A Real-World Folder Layout
monorepo/
├── apps/
│   ├── web/
│   │   ├── src/
│   │   ├── package.json      # depends on @myorg/ui, @myorg/utils
│   │   └── tsconfig.json     # extends shared config
│   └── api/
│       ├── src/
│       │   ├── routes/
│       │   └── index.ts
│       ├── package.json      # depends on @myorg/utils, @myorg/db
│       └── tsconfig.json
├── packages/
│   ├── ui/
│   │   ├── src/
│   │   │   ├── Button.tsx
│   │   │   └── index.ts
│   │   └── package.json
│   ├── utils/
│   │   ├── src/
│   │   │   ├── format.ts
│   │   │   └── index.ts
│   │   └── package.json
│   ├── db/
│   │   ├── src/
│   │   │   ├── client.ts
│   │   │   └── schema.ts
│   │   └── package.json
│   └── config/
│       ├── tsconfig.base.json
│       ├── eslint.config.mjs
│       └── package.json
├── pnpm-workspace.yaml
├── turbo.json
├── package.json
└── .github/
    └── workflows/
        └── ci.yml
CI: Only Build What Changed

Instead of running every test suite on every commit, filter to affected packages:

# .github/workflows/ci.yml
name: CI
on:
  pull_request:
    branches: [main]

jobs:
  build-and-test:
    runs-on: ubuntu-latest
    steps:
      - uses: actions/checkout@v4
        with:
          fetch-depth: 0  # needed for change detection

      - uses: pnpm/action-setup@v4

      - uses: actions/setup-node@v4
        with:
          node-version: 22
          cache: 'pnpm'

      - run: pnpm install --frozen-lockfile

      - run: pnpm turbo build lint test --filter=...[origin/main]

--filter=...[origin/main] tells Turborepo to only run tasks for packages that changed since origin/main. Combined with caching, this keeps CI fast as the repo grows.

Things to Keep in Mind
  • Remote caching (Turborepo, Nx) — in my experience, the cache hit rate tends to be lower than expected.

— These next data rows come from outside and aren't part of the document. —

[src/rtl/wtn_neuron.sv]
module wtn_neuron #(
  parameter int N_IN   = 4,
  parameter int W_BITS = 2,
  parameter int T_BITS = 2
) (
  input  logic       clk,
  input  logic       rst_n,
  input  logic [7:0] sense_a,
  input  logic [7:0] sense_b,
  output logic [7:0] drive_q,
  output logic [7:0] bidir_q,
  output logic [7:0] bidir_oe
);
  localparam int S_BITS = 4;

  logic [N_IN-1:0]   x_vec;
  logic [W_BITS-1:0] wgt [N_IN];
  logic [S_BITS-1:0] gated [N_IN];
  logic [S_BITS-1:0] total;
  logic [T_BITS-1:0] th_code;
  logic [S_BITS-1:0] th_val;
  logic              fire;
  logic              unused_pins;

  assign x_vec   = sense_a[N_IN-1:0];
  assign wgt[0]  = sense_a[5:4];
  assign wgt[1]  = sense_a[7:6];
  assign wgt[2]  = sense_b[1:0];
  assign wgt[3]  = sense_b[3:2];
  assign th_code = sense_b[5:4];

  for (genvar i = 0; i < N_IN; i++) begin : g_gate
    assign gated[i] = x_vec[i] ? S_BITS'(wgt[i]) : '0;
  end

  assign total  = (gated[0] + gated[1]) + (gated[2] + gated[3]);
  assign th_val = S_BITS'(th_code) + S_BITS'(1);
  assign fire   = (total >= th_val);

  assign drive_q  = {3'b000, total, fire};
  assign bidir_q  = '0;
  assign bidir_oe = '0;

  assign unused_pins = &{1'b0, sense_b[7:6], clk, rst_n};

  p_sum_range_r2: assert property (@(posedge clk) disable iff (!rst_n)
    drive_q[4:1] <= 4'd12);

  p_fire_rule_r3: assert property (@(posedge clk) disable iff (!rst_n)
    drive_q[0] == (drive_q[4:1] > {2'b00, sense_b[5:4]}));

  p_zero_silent_r4: assert property (@(posedge clk) disable iff (!rst_n)
    (sense_a[3:0] == 4'b0000) |-> !drive_q[0]);

  p_zero_sum_r2: assert property (@(posedge clk) disable iff (!rst_n)
    (sense_a[3:0] == 4'b0000) |-> (drive_q[4:1] == 4'd0));

  p_upper_zero_r5: assert property (@(posedge clk) disable iff (!rst_n)
    drive_q[7:5] == 3'b000);

  p_bidir_off_r6: assert property (@(posedge clk) disable iff (!rst_n)
    (bidir_q == 8'h00) && (bidir_oe == 8'h00));
endmodule

[config.mk]
export PLATFORM = sky130hd
export DESIGN_NAME = wtn_neuron
export DESIGN_NICKNAME = d
export VERILOG_FILES = /design/src/rtl/wtn_neuron.sv
export SDC_FILE = /design/constraint.sdc
export NUM_CORES = 1
export LEC_CHECK = 0
export BUFFER_PORTS_ARGS = -buffer_cell sky130_fd_sc_hd__buf_4
export CORE_AREA = 2 2 39 41
export DETAILED_ROUTE_END_ITERATION = 16
export DIE_AREA = 0 0 41 43
export PLACE_DENSITY = 0.77
export RECOVER_POWER = 25
export SYNTH_ARGS = -nofsm -noshare
export SYNTH_HDL_FRONTEND = slang
export SYNTH_SLANG_ARGS = --single-unit
export TNS_END_PERCENT = 20
[constraint.sdc]
create_clock -name vclk -period 3.3
set_input_delay 0.33 -clock vclk [all_inputs]
set_output_delay 0.33 -clock vclk [all_outputs]
set_load 0.005 [all_outputs]
==> results.py, run 1 <==
metrics = {
    "route": {
        "drtPass1Iterations": 1,
        "ant_nets": 0,
        "via_count": 323,
        "drc": 0,
        "avgViaCountPerCell": 3.63,
        "finalWirelength_um": 719,
        "drtIter0Drc": 0,
        "wire_per_inst_um": 8.08,
    },
    "placement": {
        "hpwl_um": 620,
        "placed_cell_area_um2": 504,
        "port_buffers": 19,
        "routabilityCongestion": 0.634,
    },
    "timing": {
        "fin_crit_sh_pct": 101,
        "final-hold-violation-count": 0,
        "slew_violations": 0,
        "layout_setup_ws_ps": -37.4,
        "setup_viol": 1,
        "finalCriticalPeriod_ps": 3340,
        "max_freq_ghz": 0.300,
        "rsz0062_at_grt": "true",
    },
    "yosys": {
        "yosys.cell_count.top_type": "buf_4",
        "synth_area_per_cell_um2": 7.58,
        "synth-simple-area-share_pct": 12.9,
        "synth_common_cells": "20 x buf_4, 12 x inv_1, 6 x ha_1, 6 x nand2_1",
        "ys_seq_area_share_pct": 0,
        "synthAdderAreaFrac_pct": 37.2,
        "yosysUniqueCellTypes": 9,
        "yosys_warnings": 0,
        "synth_top_family_by_area": "buffers and inverters",
        "synth-compound-area-share_pct": 2.10,
        "netlist.area_leader.share_pct": 36.0,
        "syn_inst": 55,
        "yosysTopAreaCell": "buf_4",
        "synthTopCellsByArea": "buf_4 36%, fa_1 19%, ha_1 18%, inv_1 11%, and2_1 6.0%",
        "yosys.area_share.xor_xnor_pct": 0,
        "synth.cell_area_um2": 417,
        "muxShareOfSynthArea_pct": 0,
    },
    "finish": {
        "drive_gt1_share_pct": 41.1,
        "n_clock_buffer": 0,
        "fin_nets": 103,
        "diodes": 0,
        "flops_and_latches": 0,
        "seq_area_um2": 0,
        "syn2layout_area_growth_pct": 29.4,
        "fin_area_um2": 539,
        "fillers": 166,
    },
    "global_route": {
        "grt_max_degree": 3,
        "antenna_found_initial": 0,
        "overflow": 0,
        "grt_pass1_vias": 282,
        "grt_pass1_wl_um": 979,
        "grt_util_all_layers_pct": 7.44,
    },
    "outcome": {
        "violations": "negative setup slack",
        "outcome": "complete, but fails checks",
    },
    "floorplanning": {
        "io_pins": 42,
        "core_area_mm2": 0.00138,
        "die_y_um": 43,
        "rows": 14,
        "floorplan.initialDensity_pct": 30.1,
        "die_w_um": 41,
        "die_area_mm2": 0.00176,
    },
    "clock_tree": {
        "ctsHoldBuffers": 0,
    },
    "power": {
        "p_total_mw": 0.114,
        "ir_drop_uv": 131,
        "p_leak_nw": 0.321,
        "pwr_density_cell_mw_per_mm2": 212,
    },
    "critical_path": {
        "crit_type": "input pin to output pin",
        "crit_path_end_kind": "output pin",
        "crit_cells": 14,
        "crit_path_start": "sense_a[1]",
        "critical_path_arrival_ps": 3010,
        "required_ps": 2970,
        "worstPathCellList": "buf_6, and2_4, fa_1, inv_2, fa_1, inv_1, ha_2, inv_2, fa_1, inv_2, ha_4, nand2_2, o2111ai_2, buf_4",
        "max_stage_delay_ps": 540,
        "crit_fanout": 2,
        "cpMaxStageDelayCell": "fa_1",
        "critical_path_buf_inv_count": 6,
        "crit_path_end": "drive_q[0]",
        "critPathTopFamily": "adder cells",
        "crit_path_start_kind": "input pin",
    },
    "flow_run": {
        "cap_violations": 0,
    },
    "hold_path": {
        "min_path_type": "input pin to output pin",
        "hold_start": "sense_a[4]",
    },
}
-- tightest hold or removal path: cells and delay by family --
kind / cells / cell delay, ps
fa+ha+maj: 1 / 150
buf+inv: 2 / 200
simple gates: 1 / 120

Local caching provides most of the benefit.
  • Code generators — Nx has scaffolding generators, but the generated code still needs maintenance. A template directory and a shell script often work just as well.
  • Strict module boundary enforcement — tools like Nx's enforce-module-boundaries can prevent bad imports, but teams often end up fighting the rules before the repo is large enough to need them. Add it when boundary violations actually become a problem.
Common Pitfalls

Circular dependencies. Package A depends on B, which depends on A. TypeScript may let this slide, but builds will break in confusing ways. Extract the shared code into a third package.

The catch-all utils package. It is tempting to put all shared code into one @myorg/utils package. Over time it becomes a dumping ground. Split by domain early: @myorg/date-utils, @myorg/validation, etc.

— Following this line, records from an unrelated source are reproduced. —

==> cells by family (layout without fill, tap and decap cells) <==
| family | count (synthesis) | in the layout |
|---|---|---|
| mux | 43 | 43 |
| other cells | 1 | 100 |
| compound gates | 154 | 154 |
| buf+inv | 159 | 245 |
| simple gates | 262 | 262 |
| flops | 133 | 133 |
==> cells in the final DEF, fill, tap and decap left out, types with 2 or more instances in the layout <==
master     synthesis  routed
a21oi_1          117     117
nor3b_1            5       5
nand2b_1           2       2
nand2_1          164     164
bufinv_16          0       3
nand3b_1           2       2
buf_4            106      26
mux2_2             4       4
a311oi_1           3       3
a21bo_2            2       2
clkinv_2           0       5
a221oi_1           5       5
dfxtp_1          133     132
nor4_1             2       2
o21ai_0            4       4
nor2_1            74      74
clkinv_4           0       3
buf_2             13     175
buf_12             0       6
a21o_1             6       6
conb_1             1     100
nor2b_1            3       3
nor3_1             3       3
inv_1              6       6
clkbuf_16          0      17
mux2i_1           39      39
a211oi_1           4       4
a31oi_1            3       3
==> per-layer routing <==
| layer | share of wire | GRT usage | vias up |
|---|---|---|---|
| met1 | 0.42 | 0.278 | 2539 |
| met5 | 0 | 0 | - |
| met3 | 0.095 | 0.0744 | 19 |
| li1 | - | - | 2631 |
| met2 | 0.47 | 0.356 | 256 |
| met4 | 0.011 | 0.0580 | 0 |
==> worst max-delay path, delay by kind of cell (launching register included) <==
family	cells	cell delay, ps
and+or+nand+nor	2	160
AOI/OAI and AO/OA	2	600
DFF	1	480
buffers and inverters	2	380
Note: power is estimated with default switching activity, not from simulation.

Incorrect dependency graph. If build tasks do not declare their dependencies correctly in turbo.json, we get nondeterministic failures. Set up dependsOn properly.

When a Monorepo Is Not Worth It
  • A single project with no shared code — a monorepo adds overhead for zero benefit.
  • Projects with completely different toolchains (e.g. a Go backend and a React frontend with nothing shared) — separate repos are fine.
  • A team without bandwidth to maintain the tooling — a poorly maintained monorepo is worse than well-maintained polyrepos.
Getting Started

The simplest path:

mkdir my-monorepo && cd my-monorepo
pnpm init
mkdir -p packages/shared apps/web

Set up the workspace, add a shared package, wire it into an app with workspace:*, and see how it feels. We can layer on Turborepo, shared configs, and CI integration as needs arise.

Start simple, add complexity only when the pain justifies it.